(Data records)
- - -

## src/rtl/float_adder_arbiter.sv

```systemverilog
// float_adder_arbiter: round-robin sharing of one FloatAdder among NUM_REQ requesters; FADD_ARB_TIMEOUT_EN enables the WAIT watchdog
module float_adder_arbiter #(
    parameter int NUM_REQ = 4,
    parameter int TIMEOUT = 64
) (
    input  logic                   Clock,
    input  logic                   Reset,
    input  logic [NUM_REQ-1:0]     ReqValid,
    input  logic [32*NUM_REQ-1:0]  ReqOp1,
    input  logic [32*NUM_REQ-1:0]  ReqOp2,
    output logic [NUM_REQ-1:0]     ReqReady,
    output logic [NUM_REQ-1:0]     RspValid,
    output logic [31:0]            RspResult,
    output logic [31:0]            AdderOp1,
    output logic [31:0]            AdderOp2,
    output logic                   AdderInputValid,
    input  logic [31:0]            AdderResult,
    input  logic                   AdderResultValid,
    output logic                   Busy,
    output logic                   TimeoutErr
);
    localparam int IW = $clog2(NUM_REQ);
    typedef enum logic [1:0] {IDLE, ISSUE, WAIT, RESPOND} state_t;
    state_t state, state_next;
    logic [IW-1:0] ptr, gnt, pick;
    logic found, seen_low, capture, expire;
    logic [31:0] op1, op2, result;
    if (NUM_REQ < 2 || NUM_REQ > 8 || TIMEOUT < 1) begin : g_bad_param
        $error("float_adder_arbiter: parameter out of range");
    end
    assign capture = state == WAIT && AdderResultValid && seen_low;
`ifdef FADD_ARB_TIMEOUT_EN
    localparam int CW = $clog2(TIMEOUT + 1);
    logic [CW-1:0] cnt;
    logic to_flag;
    assign expire = state == WAIT && !capture && cnt == CW'(TIMEOUT - 1);
    assign TimeoutErr = state == RESPOND && to_flag;
    // Watchdog: counter runs only in WAIT; flag remembers whether RESPOND came from expiry
    always_ff @(posedge Clock) begin
        if (Reset) begin
            cnt <= '0;
            to_flag <= 1'b0;
        end else begin
            cnt <= state == WAIT ? cnt + 1'b1 : '0;
            if (state == WAIT) to_flag <= expire;
        end
    end
`else
    assign expire = 1'b0;
    assign TimeoutErr = 1'b0;
`endif
    // Round-robin search starting at ptr, ascending modulo NUM_REQ
    always_comb begin
        found = 1'b0;
        pick = '0;
        for (int k = 0; k < NUM_REQ; k++) begin
            if (!found && ReqValid[IW'((int'(ptr) + k) % NUM_REQ)]) begin
                found = 1'b1;
                pick = IW'((int'(ptr) + k) % NUM_REQ);
            end
        end
    end
    // Next-state and strobe outputs; grants are suppressed while Reset is high
    always_comb begin
        state_next = state;
        ReqReady = '0;
        RspValid = '0;
        AdderInputValid = 1'b0;
        if (state == IDLE && found && !Reset) begin
            state_next = ISSUE;
            ReqReady = {{(NUM_REQ-1){1'b0}}, 1'b1} << pick;
        end
        if (state == ISSUE) begin
            state_next = WAIT;
            AdderInputValid = 1'b1;
        end
        if (state == WAIT && (capture || expire)) state_next = RESPOND;
        if (state == RESPOND) begin
            state_next = IDLE;
            RspValid = {{(NUM_REQ-1){1'b0}}, 1'b1} << gnt;
        end
    end
    assign Busy = state != IDLE;
    assign AdderOp1 = op1;
    assign AdderOp2 = op2;
    assign RspResult = result;
    // State register
    always_ff @(posedge Clock) begin
        if (Reset) state <= IDLE;
        else state <= state_next;
    end
    // Grant latch, edge qualification of the adder result, and pointer advance
    always_ff @(posedge Clock) begin
        if (Reset) begin
            ptr <= '0;
            gnt <= '0;
            op1 <= '0;
            op2 <= '0;
            result <= '0;
            seen_low <= 1'b0;
        end else begin
            if (state == IDLE && found) begin
                gnt <= pick;
                op1 <= ReqOp1[32*pick +: 32];
                op2 <= ReqOp2[32*pick +: 32];
            end
            seen_low <= state == WAIT && (seen_low || !AdderResultValid);
            if (capture) result <= AdderResult;
            else if (expire) result <= 32'h7FC00000;
            if (state == RESPOND) ptr <= (gnt == IW'(NUM_REQ - 1)) ? '0 : gnt + 1'b1;
        end
    end
endmodule

```

## config.mk

```make
export PLATFORM = sky130hd
export DESIGN_NAME = float_adder_arbiter
export DESIGN_NICKNAME = d
export VERILOG_FILES = /design/src/rtl/float_adder_arbiter.sv
export SDC_FILE = /design/constraint.sdc
export NUM_CORES = 1
export LEC_CHECK = 0
export ABC_AREA = 1
export BUFFER_PORTS_ARGS = -buffer_cell sky130_fd_sc_hd__buf_2
export CAP_MARGIN = 20
export CORE_AREA = 2 2 158 160
export DETAILED_ROUTE_END_ITERATION = 8
export DIE_AREA = 0 0 160 162
export SYNTH_ARGS = -nofsm -noshare
export SYNTH_HDL_FRONTEND = slang
export SYNTH_SLANG_ARGS = --single-unit
```

## constraint.sdc

```tcl
create_clock -name Clock -period 5.6 [get_ports Clock]
set_clock_uncertainty 0.1 [all_clocks]
set_input_delay 1.68 -clock Clock [delete_from_list [all_inputs] [get_ports Clock]]
set_output_delay 1.68 -clock Clock [all_outputs]
set_load 0.005 [all_outputs]
```

==> results.py <==
metrics = {
    "grt": {
        "grt_pass1_wl_um": 42700,
        "grt-ovfl-total": 0,
        "antenna_found_initial": 3,
        "grt_usage": 0.202,
        "grt_start_max_net_pins": 74,
        "grt_pass1_vias": 8343,
    },
    "timing": {
        "worstMarginPinSlew_ps": 999,
        "slew_headroom": 0.333,
        "fmax_ghz": 0.202,
        "layout_min_cycle_time_ps": 4960,
        "fin_hold_ws_ps": 357,
        "final_max_slew_viol_count": 0,
        "tns_ps": 0,
        "period_share": 0.885,
        "setup_viol": 0,
        "hold_viol_final": 0,
        "rsz0062_at_grt": "no",
    },
    "routing": {
        "routedWlPerCell_um": 14.5,
        "dr.pass1.iters": 5,
        "drc_errors": 0,
        "ant_nets": 0,
        "vias_per_cell": 4.76,
        "drtIter0Drc": 582,
        "vias": 9010,
        "wirelength_um": 27500,
    },
    "place": {
        "place.gp.congestion": 0.871,
        "port_buffers": 400,
        "dpl.hpwl_um": 19700,
    },
    "clocking": {
        "path_clk_slew_ps": 70,
        "cts-buffers-inserted": 9,
        "h-tree-depth": 3,
        "cts_setup_buffers": 0,
        "clock_latency_ps": 360,
        "ctsLongestPathBuffers": 2,
        "cts_resized": 0,
        "cts_tree": "yes",
        "clock-sinks": 103,
        "cts_hold_buf": 0,
        "cts_root_buf": "clkbuf_16",
    },
    "worst_setup_path": {
        "critical_path.startpoint_type": "input pin",
        "crit_buf_inv": 4,
        "crit_required_ps": 3820,
        "worstPathArrival_ps": 3180,
        "slowest_delay_ps": 230,
        "cp_top_family": "simple AND/OR/NAND/NOR gates",
        "cpMaxStageDelayCell": "buf_4",
        "worstPathCellList": "buf_2, inv_1, nand2_1, nand3_1, nand2_2, nor2_4, nand3b_1, nand3_1, nand2_2, buf_4, nor3_1, buf_2",
        "critical_path_class": "input pin to primary output",
        "critPathMaxFanout": 27,
        "endpoint_kind": "primary output",
    },
    "floorplanning": {
        "start_util": 0.294,
        "dieArea_mm2": 0.0259,
        "coreArea_mm2": 0.0241,
        "die_w_um": 160,
        "die_h_um": 162,
        "boundaryPins": 402,
        "rows": 57,
    },
    "power_and_ir_drop": {
        "peakVddDrop_mv": 0.228,
        "power_w": 0.00422,
        "p_leak_nw": 5.60,
        "power_per_cell_area_mw_per_mm2": 452,
    },
    "layout": {
        "area_growth_syn_to_layout_pct": 32.0,
        "final_core_utilization": 0.387,
        "finalNetCount": 1863,
        "drive_gt1_frac": 0.284,
    },
    "synthesis": {
        "seq_area_frac_synth": 0.291,
        "syn_avg_cell_area_um2": 5.71,
        "syn_area_mm2": 0.00708,
        "yosys_warnings": 0,
        "yosys.cell_types.count": 25,
        "syn_nets": 1538,
        "yosysTopAreaCell": "dfxtp_1",
        "synth_top_area_frac": 0.291,
        "syn_inst": 1239,
        "synth_seq_cells": 103,
        "yosys-top-cells-area": "dfxtp_1 (29%), nand2_1 (26%), nand4_1 (11%)",
    },
    "min_path": {
        "hold_path.class": "flip-flop to flip-flop",
    },
    "run_status": {
        "status": "completed",
    },
    "run": {
        "drv_cap": 0,
    },
}
==> worst paths after layout <==
path                       start                        to  slack (ps)  cells after the start
min reg2reg  seen_low$_SDFF_PP0_       seen_low$_SDFF_PP0_         360                      2
max reg2reg  ptr[0]$_SDFFE_PP0P_  AdderOp2[1]$_SDFFE_PP0P_        2210                     16
max                  ReqValid[3]               ReqReady[3]         640                     12
min          seen_low$_SDFF_PP0_       seen_low$_SDFF_PP0_         360                      2
==> layout by cell type, fill, tap and decap left out, types with 5 or more instances in the layout <==
cell type / instances
buf_2: 400
buf_4: 17
clkbuf_16: 9
dfxtp_1: 103
inv_1: 81
inv_6: 5
nand2_1: 487
nand3_1: 72
nand4_1: 130
nor2_1: 199
o21ai_0: 34
==> synthesized netlist by cell type <==
library cell,count
o21ai_1,1
a21oi_1,4
inv_6,1
nand2_2,3
inv_2,4
buf_6,11
buf_2,62
buf_1,3
inv_1,81
nor2_4,1
a211oi_1,1
nand3_2,3
ha_1,4
nand3_1,72
nor3_1,4
o21ai_0,34
clkbuf_1,17
o22ai_1,1
nand4_1,130
nand2_1,488
conb_1,1
buf_4,10
nor2_1,199
nand3b_1,1
dfxtp_1,103
==> worst register-to-register path, delay by kind of cell, from the launching register on <==
kind,cells,cell delay [ps]
AND/OR/NAND/NOR,12,1320
flip-flops,1,640
buffers and inverters,4,1280
==> power by group <==
part / total [W] / internal, W / switching (W)
combinational: 0.00256 / 0.000871 / 0.00169
sequential: 0.00104 / 0.000934 / 0.000105
clock: 0.000621 / 0.000307 / 0.000314
total: 0.00422 / 0.00211 / 0.00211
==> through the flow <==
step                      std cells  setup slack (ps)  area [um^2]
after CTS                      1893               601         9340
after detailed placement       1877               612         9060
after global routing           1894               512         9340
final                          1894               643         9340
after floorplan                1239               974         7080
after global placement         1877               657         9060
==> logic make-up (layout without fill, tap and decap cells) <==
logic type,after synthesis,in the layout,share of synthesized area
DFF,103,103,0.291
adders and majority gates,4,4,0.00707
other,1,2,0.000530
AOI/OAI and AO/OA,41,41,0.0295
and+or+nand+nor,901,901,0.543
buffers and inverters,189,519,0.129
==> state kept, by name, indices dropped and copies added (netlist names) <==
| signal | cells |
|---|---|
| RspResult | 32 |
| seen_low | 1 |
| AdderOp1 | 32 |
| state | 2 |
| AdderOp2 | 32 |
| gnt | 2 |
| ptr | 2 |
==> area by class of cell <==
cell class	count	area, um^2
diodes	1	2.50
well taps	324	405
flip-flops and latches	103	2060
clock buffers	9	225
repair buffers	417	2130
fillers	2755	14800
inverters	86	330
clock inverters	7	52.6
multi-input cells	947	4130
==> layer usage <==
metal	up-vias	routed length [um]	global-route usage
met5	-	27	0
met1	4056	11600	0.245
li1	4582	-	-
met4	4	412	0.0500
met3	30	2240	0.0516
met2	338	13200	0.359
No activity file was read; power rests on OpenSTA's default activity.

- - -

• Goal of the exercise: Only the lines from the one with "total: 0.00422 / 0.00211 / 0.00211" through the end of the data belong in the answer, each reproduced exactly.

• Solution to the exercise:
total: 0.00422 / 0.00211 / 0.00211
==> through the flow <==
step                      std cells  setup slack (ps)  area [um^2]
after CTS                      1893               601         9340
after detailed placement       1877               612         9060
after global routing           1894               512         9340
final                          1894               643         9340
after floorplan                1239               974         7080
after global placement         1877               657         9060
==> logic make-up (layout without fill, tap and decap cells) <==
logic type,after synthesis,in the layout,share of synthesized area
DFF,103,103,0.291
adders and majority gates,4,4,0.00707
other,1,2,0.000530
AOI/OAI and AO/OA,41,41,0.0295
and+or+nand+nor,901,901,0.543
buffers and inverters,189,519,0.129
==> state kept, by name, indices dropped and copies added (netlist names) <==
| signal | cells |
|---|---|
| RspResult | 32 |
| seen_low | 1 |
| AdderOp1 | 32 |
| state | 2 |
| AdderOp2 | 32 |
| gnt | 2 |
| ptr | 2 |
==> area by class of cell <==
cell class	count	area, um^2
diodes	1	2.50
well taps	324	405
flip-flops and latches	103	2060
clock buffers	9	225
repair buffers	417	2130
fillers	2755	14800
inverters	86	330
clock inverters	7	52.6
multi-input cells	947	4130
==> layer usage <==
metal	up-vias	routed length [um]	global-route usage
met5	-	27	0
met1	4056	11600	0.245
li1	4582	-	-
met4	4	412	0.0500
met3	30	2240	0.0516
met2	338	13200	0.359
No activity file was read; power rests on OpenSTA's default activity.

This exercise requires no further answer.